Por más que la Constitución de 1978 proclame en su artículo 1.3. que «la forma política del Estado español es la monarquía parlamentaria», por la ausencia de representación política de los votantes —los diputados y senadores representan y defienden a su partido, no a los votantes—, de parlamentaria la monarquía que diseña en su articulado la Constitución no tiene más que el nombre. Tampoco es constitucional por la ausencia de separación en origen del poder ejecutivo del legislativo.

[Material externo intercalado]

`src/rtl/bpc_pkg.sv`:
```
`timescale 1ns / 1ps
// ----------------------------------------------------------------------------
// bpc_pkg: shared types and constants of the barometric compensation core
// Field widths, calibration register indices and the words passed between
// the temperature front end and the pressure back end.
// ----------------------------------------------------------------------------
package bpc_pkg;

  // Field widths
  localparam int RAW_W     = 24;
  localparam int COEF_W    = 16;
  localparam int TEMP_W    = 19;
  localparam int PRES_W    = 24;
  localparam int CFG_IDX_W = 3;

  // Internal widths: dT, coefficient products, OFF and SENS, the split of SENS and the pressure path
  localparam int DT_W      = RAW_W + 1;
  localparam int PROD_W    = DT_W + COEF_W + 1;
  localparam int OFF_W     = 36;
  localparam int SENS_W    = 35;
  localparam int SENS_LO_W = 18;
  localparam int SENS_HI_W = SENS_W - SENS_LO_W;
  localparam int FULL_W    = 60;
  localparam int SCALED_W  = FULL_W - 21;
  localparam int DIFF_W    = SCALED_W + 1;

  // Shift amounts of the compensation formula
  localparam int TEMP_SHIFT = 23;
  localparam int OFF_SHIFT  = 6;
  localparam int SENS_SHIFT = 7;
  localparam int PRES_SHIFT = 15;

  // Temperature offset, 20.00 degrees in hundredths
  localparam logic signed [TEMP_W-1:0] TEMP_BASE = 19'sd2000;

  // Calibration register indices
  localparam logic [CFG_IDX_W-1:0] REG_PRES_SENS   = 3'd0;
  localparam logic [CFG_IDX_W-1:0] REG_PRES_OFF    = 3'd1;
  localparam logic [CFG_IDX_W-1:0] REG_SENS_TEMP   = 3'd2;
  localparam logic [CFG_IDX_W-1:0] REG_OFF_TEMP    = 3'd3;
  localparam logic [CFG_IDX_W-1:0] REG_REF_TEMP    = 3'd4;
  localparam logic [CFG_IDX_W-1:0] REG_TEMP_SLOPE  = 3'd5;

  // Calibration words as held by the core
  typedef struct packed {
    logic [COEF_W-1:0] c1;
    logic [COEF_W-1:0] c2;
    logic [COEF_W-1:0] c3;
    logic [COEF_W-1:0] c4;
    logic [COEF_W-1:0] c5;
    logic [COEF_W-1:0] c6;
  } bpc_coef_t;

  // Word handed from the front end to the back end
  typedef struct packed {
    logic        [RAW_W-1:0]  d1;
    logic signed [TEMP_W-1:0] temp;
    logic signed [OFF_W-1:0]  off;
    logic signed [SENS_W-1:0] sens;
  } bpc_mid_t;

endpackage

```
`src/rtl/bpc_back.sv`:
```
`timescale 1ns / 1ps
// ----------------------------------------------------------------------------
// bpc_back: pressure path
// Three stages: split D1 * SENS into two partial products, join them and
// scale by 2^-21, then subtract OFF and scale by 2^-15 into the output word.
// ----------------------------------------------------------------------------
module bpc_back (
  input  logic                                clk,
  input  logic                                rst_n,
  input  logic                                mid_valid,
  output logic                                mid_ready,
  input  bpc_pkg::bpc_mid_t                   mid,
  output logic                                out_valid,
  input  logic                                out_ready,
  output logic signed [bpc_pkg::TEMP_W-1:0]   temperature_centi,
  output logic signed [bpc_pkg::PRES_W-1:0]   pressure_centi
);
  import bpc_pkg::*;

  localparam int PL_W = RAW_W + SENS_LO_W;
  localparam int PH_W = RAW_W + 1 + SENS_HI_W;

  logic [2:0]                 vld_r;
  logic [2:0]                 vld_nxt;
  logic [2:0]                 rdy;

  logic [PL_W-1:0]            pl_s4_r;
  logic signed [PH_W-1:0]     ph_s4_r;
  logic signed [TEMP_W-1:0]   temp_s4_r;
  logic signed [OFF_W-1:0]    off_s4_r;
  logic [PL_W-1:0]            pl_nxt;
  logic signed [PH_W-1:0]     ph_nxt;

  logic signed [SCALED_W-1:0] scaled_s5_r;
  logic signed [TEMP_W-1:0]   temp_s5_r;
  logic signed [OFF_W-1:0]    off_s5_r;
  logic signed [FULL_W-1:0]   full_nxt;

  logic signed [DIFF_W-1:0]   diff_nxt;
  logic signed [TEMP_W-1:0]   temp_out_r;
  logic signed [PRES_W-1:0]   pres_out_r;

  // Advance a stage when it is empty or the one after it moves on
  assign rdy[2]    = !vld_r[2] || out_ready;
  assign rdy[1]    = !vld_r[1] || rdy[2];
  assign rdy[0]    = !vld_r[0] || rdy[1];
  assign mid_ready = rdy[0];

  always_comb begin
    vld_nxt[0] = rdy[0] ? mid_valid : vld_r[0];
    vld_nxt[1] = rdy[1] ? vld_r[0] : vld_r[1];
    vld_nxt[2] = rdy[2] ? vld_r[1] : vld_r[2];
  end

  always_ff @(posedge clk) begin
    if (!rst_n) begin
      vld_r <= '0;
    end else begin
      vld_r <= vld_nxt;
    end
  end

  // Stage 4: D1 times the low and high parts of SENS
  always_comb begin
    pl_nxt = PL_W'(mid.d1) * PL_W'(mid.sens[SENS_LO_W-1:0]);
    ph_nxt = $signed({1'b0, mid.d1}) * $signed(mid.sens[SENS_W-1:SENS_LO_W]);
  end

  always_ff @(posedge clk) begin
    if (rdy[0] && mid_valid) begin
      pl_s4_r   <= pl_nxt;
      ph_s4_r   <= ph_nxt;
      temp_s4_r <= mid.temp;
      off_s4_r  <= mid.off;
    end
  end

  // Stage 5: join the partial products, floor-shift by 21
  assign full_nxt = $signed({ph_s4_r, {SENS_LO_W{1'b0}}})
                  + $signed({{(FULL_W - PL_W){1'b0}}, pl_s4_r});

  always_ff @(posedge clk) begin
    if (rdy[1] && vld_r[0]) begin
      scaled_s5_r <= full_nxt[FULL_W-1:FULL_W-SCALED_W];
      temp_s5_r   <= temp_s4_r;
      off_s5_r    <= off_s4_r;
    end
  end

  // Stage 6: subtract OFF, floor-shift by 15 into the output register
  assign diff_nxt = DIFF_W'(scaled_s5_r) - DIFF_W'(off_s5_r);

  always_ff @(posedge clk) begin
    if (rdy[2] && vld_r[1]) begin
      temp_out_r <= temp_s5_r;
      pres_out_r <= diff_nxt[PRES_SHIFT+PRES_W-1:PRES_SHIFT];
    end
  end

  assign out_valid         = vld_r[2];
  assign temperature_centi = temp_out_r;
  assign pressure_centi    = pres_out_r;

  // Checks
  a_reset_empties: assert property (@(posedge clk) !rst_n |=> (vld_r == 3'b000))
    else $error("back pipeline not empty after reset");

  a_fill_bubble: assert property (@(posedge clk) disable iff (!rst_n)
    (vld_r[1] && !vld_r[2]) |=> vld_r[2])
    else $error("word did not advance into the empty output stage");

  a_hold_join: assert property (@(posedge clk) disable iff (!rst_n)
    (vld_r[1] && !rdy[2]) |=> (vld_r[1] && $stable(scaled_s5_r)))
    else $error("joined product changed while held");

endmodule

```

La monarquía que articula la Constitución de 1978 es una monarquía de partidos estatales o partidocracia, caracterizada por dos notas: la confusión de los poderes del Estado, colonizados a todos los niveles por empleados de los partidos políticos estatales colocados por los propios partidos, y en segundo lugar por dos ausencias que, a su vez, son la esencia de la democracia como forma de gobierno: ausencia de representación política de los votantes y ausencia de separación en origen de los poderes del Estado.
En la partidocracia los partidos políticos son «empresas o agencias de colocación» y los diputados, aunque eufemísticamente se les llame así, meros «empleados de partido». Las Cortes bicamerales —Congreso y Senado— no representan a los ciudadanos, que se limitan con su voto a optar por la lista de los «empleados de partido» que defenderán en el Congreso y en el Senado los intereses del partido o del líder que los ha incluido en la lista electoral del partido.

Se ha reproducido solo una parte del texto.